**Work instruction**
The material below contains a line with "stage | hold slack (ps) | setup slack (ps)" and a line with "36.24 | 45 |". Copy exactly those two lines and all lines between them.
═════ Provided records
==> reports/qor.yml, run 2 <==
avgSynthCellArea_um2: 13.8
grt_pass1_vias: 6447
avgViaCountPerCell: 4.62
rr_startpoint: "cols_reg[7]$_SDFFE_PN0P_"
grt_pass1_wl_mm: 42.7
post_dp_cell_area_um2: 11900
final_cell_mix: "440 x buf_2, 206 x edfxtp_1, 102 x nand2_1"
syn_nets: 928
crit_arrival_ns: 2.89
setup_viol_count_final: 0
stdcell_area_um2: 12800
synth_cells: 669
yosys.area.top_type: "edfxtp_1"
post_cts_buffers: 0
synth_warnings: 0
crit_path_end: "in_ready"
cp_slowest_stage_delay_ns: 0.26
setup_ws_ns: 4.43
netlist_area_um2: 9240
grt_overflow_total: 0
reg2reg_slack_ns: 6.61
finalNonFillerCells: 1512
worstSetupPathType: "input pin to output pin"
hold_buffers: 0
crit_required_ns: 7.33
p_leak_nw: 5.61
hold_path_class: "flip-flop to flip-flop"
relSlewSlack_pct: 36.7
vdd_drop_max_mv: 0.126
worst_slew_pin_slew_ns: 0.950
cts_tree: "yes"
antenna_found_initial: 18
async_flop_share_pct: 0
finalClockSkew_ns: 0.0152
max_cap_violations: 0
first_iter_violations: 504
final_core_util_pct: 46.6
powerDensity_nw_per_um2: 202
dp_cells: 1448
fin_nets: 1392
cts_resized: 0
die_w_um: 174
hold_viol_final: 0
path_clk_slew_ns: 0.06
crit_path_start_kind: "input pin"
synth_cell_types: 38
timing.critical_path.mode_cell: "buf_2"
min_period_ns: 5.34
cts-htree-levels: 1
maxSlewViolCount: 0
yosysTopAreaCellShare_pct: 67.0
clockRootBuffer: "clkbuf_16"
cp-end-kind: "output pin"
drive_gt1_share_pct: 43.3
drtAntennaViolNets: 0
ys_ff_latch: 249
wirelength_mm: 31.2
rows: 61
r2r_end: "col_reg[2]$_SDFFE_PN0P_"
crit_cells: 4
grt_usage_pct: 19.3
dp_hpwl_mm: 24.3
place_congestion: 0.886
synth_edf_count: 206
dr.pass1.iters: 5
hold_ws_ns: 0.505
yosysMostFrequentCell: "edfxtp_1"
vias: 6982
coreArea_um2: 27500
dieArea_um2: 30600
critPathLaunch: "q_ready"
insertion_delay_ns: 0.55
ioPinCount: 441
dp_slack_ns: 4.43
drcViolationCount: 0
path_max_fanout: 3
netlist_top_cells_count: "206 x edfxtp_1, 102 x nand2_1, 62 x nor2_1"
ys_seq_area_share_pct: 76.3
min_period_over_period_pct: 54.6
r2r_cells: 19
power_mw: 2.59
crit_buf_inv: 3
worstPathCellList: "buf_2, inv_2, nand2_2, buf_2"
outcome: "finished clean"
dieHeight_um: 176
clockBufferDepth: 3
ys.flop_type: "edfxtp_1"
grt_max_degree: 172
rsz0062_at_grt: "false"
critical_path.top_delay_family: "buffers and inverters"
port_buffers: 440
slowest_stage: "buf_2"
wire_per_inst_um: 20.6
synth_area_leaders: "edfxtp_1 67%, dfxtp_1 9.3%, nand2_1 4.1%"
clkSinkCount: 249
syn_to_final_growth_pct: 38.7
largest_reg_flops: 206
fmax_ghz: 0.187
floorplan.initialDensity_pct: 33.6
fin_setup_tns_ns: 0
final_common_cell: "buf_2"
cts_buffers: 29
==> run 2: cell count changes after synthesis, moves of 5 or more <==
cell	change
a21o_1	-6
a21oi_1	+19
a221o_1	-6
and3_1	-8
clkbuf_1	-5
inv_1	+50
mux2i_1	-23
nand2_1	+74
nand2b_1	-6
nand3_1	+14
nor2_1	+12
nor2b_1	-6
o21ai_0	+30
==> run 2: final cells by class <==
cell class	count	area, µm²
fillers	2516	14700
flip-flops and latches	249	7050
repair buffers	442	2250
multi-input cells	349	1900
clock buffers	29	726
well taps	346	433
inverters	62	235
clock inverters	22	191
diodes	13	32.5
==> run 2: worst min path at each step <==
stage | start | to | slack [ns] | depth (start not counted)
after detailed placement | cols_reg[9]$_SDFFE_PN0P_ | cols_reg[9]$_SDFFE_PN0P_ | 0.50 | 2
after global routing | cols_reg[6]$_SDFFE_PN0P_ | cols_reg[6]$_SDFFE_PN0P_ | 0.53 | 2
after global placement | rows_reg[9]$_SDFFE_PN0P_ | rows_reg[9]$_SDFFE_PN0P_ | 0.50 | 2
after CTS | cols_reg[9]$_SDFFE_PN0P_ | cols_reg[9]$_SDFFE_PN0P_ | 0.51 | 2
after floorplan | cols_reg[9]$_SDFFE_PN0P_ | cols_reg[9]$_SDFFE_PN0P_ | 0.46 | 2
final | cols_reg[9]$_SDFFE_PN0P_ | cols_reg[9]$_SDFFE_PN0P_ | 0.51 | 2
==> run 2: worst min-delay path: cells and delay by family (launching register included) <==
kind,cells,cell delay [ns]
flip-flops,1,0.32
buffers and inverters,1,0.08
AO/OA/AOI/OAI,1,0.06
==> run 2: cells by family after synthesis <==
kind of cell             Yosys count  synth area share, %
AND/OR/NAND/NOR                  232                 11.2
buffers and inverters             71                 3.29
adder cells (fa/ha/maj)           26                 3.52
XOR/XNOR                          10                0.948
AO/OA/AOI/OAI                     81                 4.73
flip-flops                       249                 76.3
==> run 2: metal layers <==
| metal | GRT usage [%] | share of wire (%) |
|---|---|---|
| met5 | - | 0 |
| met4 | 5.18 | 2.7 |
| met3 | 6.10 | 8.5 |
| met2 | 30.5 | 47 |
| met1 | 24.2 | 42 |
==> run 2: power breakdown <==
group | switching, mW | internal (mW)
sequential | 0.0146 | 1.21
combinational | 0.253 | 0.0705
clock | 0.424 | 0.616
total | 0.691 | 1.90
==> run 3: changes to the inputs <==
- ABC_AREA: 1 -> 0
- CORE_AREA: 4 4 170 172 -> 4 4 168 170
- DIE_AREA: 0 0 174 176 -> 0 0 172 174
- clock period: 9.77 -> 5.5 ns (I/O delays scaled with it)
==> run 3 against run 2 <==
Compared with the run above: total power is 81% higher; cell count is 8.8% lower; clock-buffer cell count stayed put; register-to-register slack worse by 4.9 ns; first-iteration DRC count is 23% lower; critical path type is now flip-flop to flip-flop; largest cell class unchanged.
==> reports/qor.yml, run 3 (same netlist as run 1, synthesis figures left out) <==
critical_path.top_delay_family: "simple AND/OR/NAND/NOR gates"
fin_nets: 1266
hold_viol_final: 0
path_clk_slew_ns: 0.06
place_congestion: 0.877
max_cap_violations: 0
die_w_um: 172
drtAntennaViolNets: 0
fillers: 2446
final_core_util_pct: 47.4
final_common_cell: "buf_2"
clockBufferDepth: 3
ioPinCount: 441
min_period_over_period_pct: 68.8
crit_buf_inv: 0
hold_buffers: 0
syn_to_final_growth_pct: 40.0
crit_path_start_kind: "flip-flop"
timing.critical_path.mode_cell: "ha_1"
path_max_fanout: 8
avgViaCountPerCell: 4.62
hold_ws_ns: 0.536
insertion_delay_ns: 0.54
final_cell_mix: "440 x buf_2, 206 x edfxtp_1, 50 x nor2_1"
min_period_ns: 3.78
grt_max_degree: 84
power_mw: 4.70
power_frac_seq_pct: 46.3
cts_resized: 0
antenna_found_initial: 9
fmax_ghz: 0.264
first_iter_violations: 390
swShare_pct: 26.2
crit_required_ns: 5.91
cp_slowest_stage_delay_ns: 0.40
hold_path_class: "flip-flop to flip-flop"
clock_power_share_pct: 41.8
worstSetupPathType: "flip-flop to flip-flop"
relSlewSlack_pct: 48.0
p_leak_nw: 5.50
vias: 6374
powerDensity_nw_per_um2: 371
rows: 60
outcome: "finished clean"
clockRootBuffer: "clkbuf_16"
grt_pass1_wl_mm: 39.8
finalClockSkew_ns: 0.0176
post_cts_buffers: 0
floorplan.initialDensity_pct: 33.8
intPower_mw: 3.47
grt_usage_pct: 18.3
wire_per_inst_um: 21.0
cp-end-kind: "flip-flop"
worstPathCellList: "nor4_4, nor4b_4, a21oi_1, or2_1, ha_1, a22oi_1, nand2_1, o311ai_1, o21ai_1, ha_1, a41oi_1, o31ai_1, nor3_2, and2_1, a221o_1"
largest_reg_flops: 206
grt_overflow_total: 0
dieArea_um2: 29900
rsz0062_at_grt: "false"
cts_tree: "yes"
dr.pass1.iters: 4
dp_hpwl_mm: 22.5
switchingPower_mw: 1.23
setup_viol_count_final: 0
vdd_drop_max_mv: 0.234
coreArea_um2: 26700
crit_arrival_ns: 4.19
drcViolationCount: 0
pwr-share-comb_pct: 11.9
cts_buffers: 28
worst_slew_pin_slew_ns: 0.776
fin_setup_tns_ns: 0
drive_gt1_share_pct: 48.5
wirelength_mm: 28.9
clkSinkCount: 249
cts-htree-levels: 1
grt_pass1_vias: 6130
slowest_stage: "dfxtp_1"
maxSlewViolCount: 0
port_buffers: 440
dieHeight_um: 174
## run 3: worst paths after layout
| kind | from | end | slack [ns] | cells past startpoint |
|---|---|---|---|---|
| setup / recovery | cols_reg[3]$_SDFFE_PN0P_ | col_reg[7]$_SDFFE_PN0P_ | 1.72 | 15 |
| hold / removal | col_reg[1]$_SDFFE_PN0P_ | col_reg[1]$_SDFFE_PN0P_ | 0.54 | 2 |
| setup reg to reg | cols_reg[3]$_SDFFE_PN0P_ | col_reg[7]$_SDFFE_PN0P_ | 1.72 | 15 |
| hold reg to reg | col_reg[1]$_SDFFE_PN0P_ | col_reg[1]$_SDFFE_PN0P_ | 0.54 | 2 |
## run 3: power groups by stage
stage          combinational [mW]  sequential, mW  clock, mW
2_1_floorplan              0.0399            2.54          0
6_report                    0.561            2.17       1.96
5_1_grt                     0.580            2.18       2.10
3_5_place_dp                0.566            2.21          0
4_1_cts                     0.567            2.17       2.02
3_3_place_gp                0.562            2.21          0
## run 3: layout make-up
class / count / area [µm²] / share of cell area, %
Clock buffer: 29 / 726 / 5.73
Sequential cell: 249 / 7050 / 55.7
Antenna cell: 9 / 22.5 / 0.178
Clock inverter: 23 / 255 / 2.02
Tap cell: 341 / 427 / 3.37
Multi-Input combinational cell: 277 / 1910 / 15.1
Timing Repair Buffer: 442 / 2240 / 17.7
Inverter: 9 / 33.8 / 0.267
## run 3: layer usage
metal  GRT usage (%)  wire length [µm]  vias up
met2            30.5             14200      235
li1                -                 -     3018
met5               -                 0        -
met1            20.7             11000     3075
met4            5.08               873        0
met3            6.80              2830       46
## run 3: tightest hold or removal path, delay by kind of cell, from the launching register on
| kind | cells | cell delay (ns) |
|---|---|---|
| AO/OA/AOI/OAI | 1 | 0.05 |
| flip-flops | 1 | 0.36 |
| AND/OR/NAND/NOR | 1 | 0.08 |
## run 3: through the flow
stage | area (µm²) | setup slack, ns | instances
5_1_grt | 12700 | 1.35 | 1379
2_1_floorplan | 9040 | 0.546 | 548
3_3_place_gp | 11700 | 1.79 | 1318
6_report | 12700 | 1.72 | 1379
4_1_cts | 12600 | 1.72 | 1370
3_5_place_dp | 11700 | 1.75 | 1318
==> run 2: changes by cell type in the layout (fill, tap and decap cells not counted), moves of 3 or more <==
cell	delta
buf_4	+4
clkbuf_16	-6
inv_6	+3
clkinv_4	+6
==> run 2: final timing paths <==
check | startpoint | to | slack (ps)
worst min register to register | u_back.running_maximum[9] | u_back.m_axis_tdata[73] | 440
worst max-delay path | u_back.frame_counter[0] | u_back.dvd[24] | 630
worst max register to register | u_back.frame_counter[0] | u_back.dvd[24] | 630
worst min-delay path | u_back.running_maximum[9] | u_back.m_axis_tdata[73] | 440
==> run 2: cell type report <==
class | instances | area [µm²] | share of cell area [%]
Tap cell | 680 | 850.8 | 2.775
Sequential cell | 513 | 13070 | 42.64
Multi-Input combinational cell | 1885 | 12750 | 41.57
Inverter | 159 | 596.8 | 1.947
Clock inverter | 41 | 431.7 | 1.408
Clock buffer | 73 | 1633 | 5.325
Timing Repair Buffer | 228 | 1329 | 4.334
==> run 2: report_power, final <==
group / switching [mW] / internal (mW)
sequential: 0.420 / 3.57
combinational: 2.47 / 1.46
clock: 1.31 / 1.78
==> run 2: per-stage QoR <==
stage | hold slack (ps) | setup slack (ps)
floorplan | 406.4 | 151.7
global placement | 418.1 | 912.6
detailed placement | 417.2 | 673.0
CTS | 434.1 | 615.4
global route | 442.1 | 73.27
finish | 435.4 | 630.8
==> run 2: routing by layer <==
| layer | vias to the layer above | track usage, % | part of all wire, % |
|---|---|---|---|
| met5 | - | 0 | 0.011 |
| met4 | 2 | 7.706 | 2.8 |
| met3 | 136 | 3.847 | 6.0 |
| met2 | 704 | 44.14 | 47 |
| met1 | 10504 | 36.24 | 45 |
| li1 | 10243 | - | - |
### src/sv/tlf_outreg.sv
// Output register that holds one result byte until the consumer takes it.
module tlf_outreg (
    input  logic               aclk,
    input  logic               aresetn,
    input  tlf_pkg::out_req_t  out_req,
    output logic               out_free,
    output logic               m_valid,
    input  logic               m_ready,
    output logic [7:0]         m_out_char,
    output logic               m_is_last
);

    logic       valid_reg;
    logic       valid_next;
    logic [7:0] char_reg;
    logic       last_reg;

    assign out_free = !valid_reg || m_ready;

    always_comb begin
        valid_next = valid_reg;
        if (out_req.load) begin
            valid_next = 1'b1;
        end else if (m_ready) begin
            valid_next = 1'b0;
        end
    end

    always_ff @(posedge aclk) begin
        if (!aresetn) begin
            valid_reg <= 1'b0;
        end else begin
            valid_reg <= valid_next;
        end
    end

    always_ff @(posedge aclk) begin
        if (out_req.load) begin
            char_reg <= out_req.data;
            last_reg <= out_req.last;
        end
    end

    assign m_valid    = valid_reg;
    assign m_out_char = char_reg;
    assign m_is_last  = last_reg;

endmodule
==> src/sv/fan_level_controller_hysteresis.sv <==
// Fan level controller with hysteresis: top level with register file and datapath.
// Depends on flc_pkg for word types, register indexes and constants.
//
// The block takes one temperature word per poll tick and returns one result word
// per tick: the commanded fan level 0..4, its PWM duty in ticks, a level-changed
// flag, the decoded temperature in milli-degrees and the sensor validity. It
// accepts one word every clock cycle while results are taken; an accepted word
// lands in the input register and moves into the result register when that
// register is empty or its result is taken, and the level decision with its
// feedback of the held level sits between them. A stalled result holds the input
// register, so input stalls only follow output stalls. With a valid sensor and no
// override or fixed level, levels rise at once and fall by one per tick once the
// temperature is more than five degrees below the held level's trip. Configuration
// goes through the APB port, register i at byte address 4*i; the user must see
// that it is written only while the block is idle; the block does not enforce it.

module fan_level_controller_hysteresis (
    input  logic               i_clk,
    input  logic               i_rst_n,
    // Input word channel
    input  logic               i_in_valid,
    output logic               o_in_ready,
    input  flc_pkg::t_in_word  i_in_data,
    // Result word channel
    output logic               o_out_valid,
    input  logic               i_out_ready,
    output flc_pkg::t_out_word o_out_data,
    // Configuration port
    input  logic               psel,
    input  logic               penable,
    input  logic               pwrite,
    input  logic [4:0]         paddr,
    input  logic [31:0]        pwdata,
    output logic [31:0]        prdata,
    output logic               pready
);

    import flc_pkg::*;

    // Configuration registers.
    logic [1:0] r_policy_mode;
    logic [2:0] r_fixed_level;
    logic [7:0] r_trip_one;
    logic [7:0] r_trip_two;
    logic [7:0] r_trip_three;
    logic [7:0] r_trip_four;
    logic       r_override_enable;
    logic [2:0] r_override_level;

    // Pipeline and state registers.
    logic      r_in_valid;
    t_in_word  r_in;
    logic      r_out_valid;
    t_out_word r_out;
    logic [2:0] r_cur_level;
    logic       r_known;

    logic       w_cfg_write;
    logic [2:0] w_reg_index;
    logic       w_advance;
    logic       w_take;

    // Configuration write strobe and register index.
    assign pready      = 1'b1;
    assign w_cfg_write = psel && penable && pwrite;
    assign w_reg_index = paddr[4:2];

    always_ff @(posedge i_clk) begin
        if (!i_rst_n) begin
            r_policy_mode     <= MODE_AUTO;
            r_fixed_level     <= 3'd2;
            r_trip_one        <= 8'd50;
            r_trip_two        <= 8'd60;
            r_trip_three      <= 8'd68;
            r_trip_four       <= 8'd75;
            r_override_enable <= 1'b0;
            r_override_level  <= 3'd0;
        end else if (w_cfg_write) begin
            case (w_reg_index)
                REG_POLICY_MODE:       r_policy_mode     <= pwdata[1:0];
                REG_FIXED_LEVEL:       r_fixed_level     <= pwdata[2:0];
                REG_CUSTOM_TRIP_ONE:   r_trip_one        <= pwdata[7:0];
                REG_CUSTOM_TRIP_TWO:   r_trip_two        <= pwdata[7:0];
                REG_CUSTOM_TRIP_THREE: r_trip_three      <= pwdata[7:0];
                REG_CUSTOM_TRIP_FOUR:  r_trip_four       <= pwdata[7:0];
                REG_OVERRIDE_ENABLE:   r_override_enable <= pwdata[0];
                REG_OVERRIDE_LEVEL:    r_override_level  <= pwdata[2:0];
                default: ;
            endcase
        end
    end

    // Register read back.
    always_comb begin
        case (w_reg_index)
            REG_POLICY_MODE:       prdata = {30'd0, r_policy_mode};
            REG_FIXED_LEVEL:       prdata = {29'd0, r_fixed_level};
            REG_CUSTOM_TRIP_ONE:   prdata = {24'd0, r_trip_one};
            REG_CUSTOM_TRIP_TWO:   prdata = {24'd0, r_trip_two};
            REG_CUSTOM_TRIP_THREE: prdata = {24'd0, r_trip_three};
            REG_CUSTOM_TRIP_FOUR:  prdata = {24'd0, r_trip_four};
            REG_OVERRIDE_ENABLE:   prdata = {31'd0, r_override_enable};
            REG_OVERRIDE_LEVEL:    prdata = {29'd0, r_override_level};
            default:               prdata = 32'd0;
        endcase
    end

    // Handshake: the result register moves when empty or taken, the input
    // register when empty or when its word moves on.
    assign w_advance  = !r_out_valid || i_out_ready;
    assign o_in_ready = !r_in_valid || w_advance;
    assign w_take     = r_in_valid && w_advance;

    always_ff @(posedge i_clk) begin
        if (!i_rst_n) begin
            r_in_valid <= 1'b0;
        end else if (o_in_ready) begin
            r_in_valid <= i_in_valid;
        end
    end

    always_ff @(posedge i_clk) begin
        if (o_in_ready && i_in_valid) begin
            r_in <= i_in_data;
        end
    end

    // Temperature decode.
    logic [19:0]        w_prod;
    logic signed [20:0] w_milli;

    assign w_prod  = 20'(r_in.sensor_code) * TEMP_SCALE;
    assign w_milli = r_in.sensor_ok ? (TEMP_OFFSET - $signed({1'b0, w_prod})) : 21'sd0;

    // Custom trips are used only when the mode asks for them and they are sane.
    logic w_custom;

    assign w_custom = (r_policy_mode == MODE_CUSTOM)
                   && (r_trip_one >= TRIP_LOW_C) && (r_trip_four <= TRIP_HIGH_C)
                   && (r_trip_one < r_trip_two) && (r_trip_two < r_trip_three)
                   && (r_trip_three < r_trip_four);

    // Trip points in milli-degrees.
    logic [17:0]        w_c1, w_c2, w_c3, w_c4;
    logic signed [20:0] w_t1, w_t2, w_t3, w_t4;

    assign w_c1 = 18'(r_trip_one) * MILLI_PER_C;
    assign w_c2 = 18'(r_trip_two) * MILLI_PER_C;
    assign w_c3 = 18'(r_trip_three) * MILLI_PER_C;
    assign w_c4 = 18'(r_trip_four) * MILLI_PER_C;

    assign w_t1 = w_custom ? $signed({3'd0, w_c1}) : TRIP_ONE;
    assign w_t2 = w_custom ? $signed({3'd0, w_c2}) : TRIP_TWO;
    assign w_t3 = w_custom ? $signed({3'd0, w_c3}) : TRIP_THREE;
    assign w_t4 = w_custom ? $signed({3'd0, w_c4}) : TRIP_FOUR;

    // Trip of the held level, for the hysteresis test.
    logic signed [20:0] w_hold_trip;

    always_comb begin
        case (r_cur_level)
            3'd1:    w_hold_trip = w_t1;
            3'd2:    w_hold_trip = w_t2;
            3'd3:    w_hold_trip = w_t3;
            default: w_hold_trip = w_t4;
        endcase
    end

    // Level choice: override, fixed, invalid sensor floor, then the trip curve.
    logic [2:0] w_curve;
    logic [2:0] n_level;
    logic       n_changed;

    always_comb begin
        if (w_milli >= w_t4) begin
            w_curve = 3'd4;
        end else if (w_milli >= w_t3) begin
            w_curve = 3'd3;
        end else if (w_milli >= w_t2) begin
            w_curve = 3'd2;
        end else if (w_milli >= w_t1) begin
            w_curve = 3'd1;
        end else begin
            w_curve = 3'd0;
        end

        n_level = r_cur_level;
        if (r_override_enable) begin
            n_level = (r_override_level > LEVEL_MAX) ? LEVEL_MAX : r_override_level;
        end else if (r_policy_mode == MODE_FIXED) begin
            n_level = (r_fixed_level > LEVEL_MAX) ? LEVEL_SAFE : r_fixed_level;
        end else if (!r_in.sensor_ok) begin
            if (!r_known || r_cur_level < LEVEL_SAFE) begin
                n_level = LEVEL_SAFE;
            end
        end else if (r_known && w_curve < r_cur_level) begin
            // Fall one step only once the temperature is well below the held trip.
            if (w_milli >= w_hold_trip - HYST_MILLI) begin
                n_level = r_cur_level;
            end else begin
                n_level = r_cur_level - 3'd1;
            end
        end else begin
            n_level = w_curve;
        end

        n_changed = !r_known || (n_level != r_cur_level);
    end

    // Held level and result register.
    always_ff @(posedge i_clk) begin
        if (!i_rst_n) begin
            r_cur_level <= 3'd0;
            r_known     <= 1'b0;
            r_out_valid <= 1'b0;
        end else begin
            if (w_advance) begin
                r_out_valid <= r_in_valid;
            end
            if (w_take) begin
                r_cur_level <= n_level;
                r_known     <= 1'b1;
            end
        end
    end

    always_ff @(posedge i_clk) begin
        if (w_take) begin
            r_out.cool_level    <= n_level;
            r_out.duty_ticks    <= duty_for_level(n_level);
            r_out.level_changed <= n_changed;
            r_out.temp_milli    <= w_milli[19:0];
            r_out.temp_ok       <= r_in.sensor_ok;
        end
    end

    assign o_out_valid = r_out_valid;
    assign o_out_data  = r_out;

    // The held level never leaves the legal range.
    a_level_range: assert property (@(posedge i_clk) disable iff (!i_rst_n)
        r_cur_level <= LEVEL_MAX)
        else $error("held fan level out of range");

    // A waiting result implies a level has been commanded.
    a_known_with_result: assert property (@(posedge i_clk) disable iff (!i_rst_n)
        r_out_valid |-> r_known)
        else $error("result pending with no level known");

    // The shown result always reports the held level.
    a_out_matches_state: assert property (@(posedge i_clk) disable iff (!i_rst_n)
        r_out_valid |-> (r_out.cool_level == r_cur_level))
        else $error("result level differs from held level");

    // A stalled result freezes the held level.
    a_stall_holds_state: assert property (@(posedge i_clk) disable iff (!i_rst_n)
        (r_out_valid && !i_out_ready) |=> $stable(r_cur_level))
        else $error("held level moved during output stall");

endmodule
<file path="config.mk">
export PLATFORM = sky130hd
export DESIGN_NAME = mamt_ram
export DESIGN_NICKNAME = d
export VERILOG_FILES = /design/src/rtl/core/mamt_ram.sv
export SDC_FILE = /design/constraint.sdc
export NUM_CORES = 1
export LEC_CHECK = 0
export ABC_AREA = 1
export ABC_CLOCK_PERIOD_IN_PS = 1300
export CAP_MARGIN = 20
export CORE_UTILIZATION = 45
export DETAILED_ROUTE_END_ITERATION = 16
export DONT_BUFFER_PORTS = 1
export PLACE_DENSITY = 0.62
export SYNTH_ARGS = -nofsm -noshare
export SYNTH_HDL_FRONTEND = slang
export SYNTH_SLANG_ARGS = --single-unit
</file>
<file path="constraint.sdc">
create_clock -name clk -period 1.3 [get_ports clk]
set_clock_uncertainty 0.1 [all_clocks]
set_input_delay 0.26 -clock clk [delete_from_list [all_inputs] [get_ports clk]]
set_output_delay 0.26 -clock clk [all_outputs]
set_load 0.05 [all_outputs]
</file>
══════════
**Written answer**
stage | hold slack (ps) | setup slack (ps)
floorplan | 406.4 | 151.7
global placement | 418.1 | 912.6
detailed placement | 417.2 | 673.0
CTS | 434.1 | 615.4
global route | 442.1 | 73.27
finish | 435.4 | 630.8
==> run 2: routing by layer <==
| layer | vias to the layer above | track usage, % | part of all wire, % |
|---|---|---|---|
| met5 | - | 0 | 0.011 |
| met4 | 2 | 7.706 | 2.8 |
| met3 | 136 | 3.847 | 6.0 |
| met2 | 704 | 44.14 | 47 |
| met1 | 10504 | 36.24 | 45 |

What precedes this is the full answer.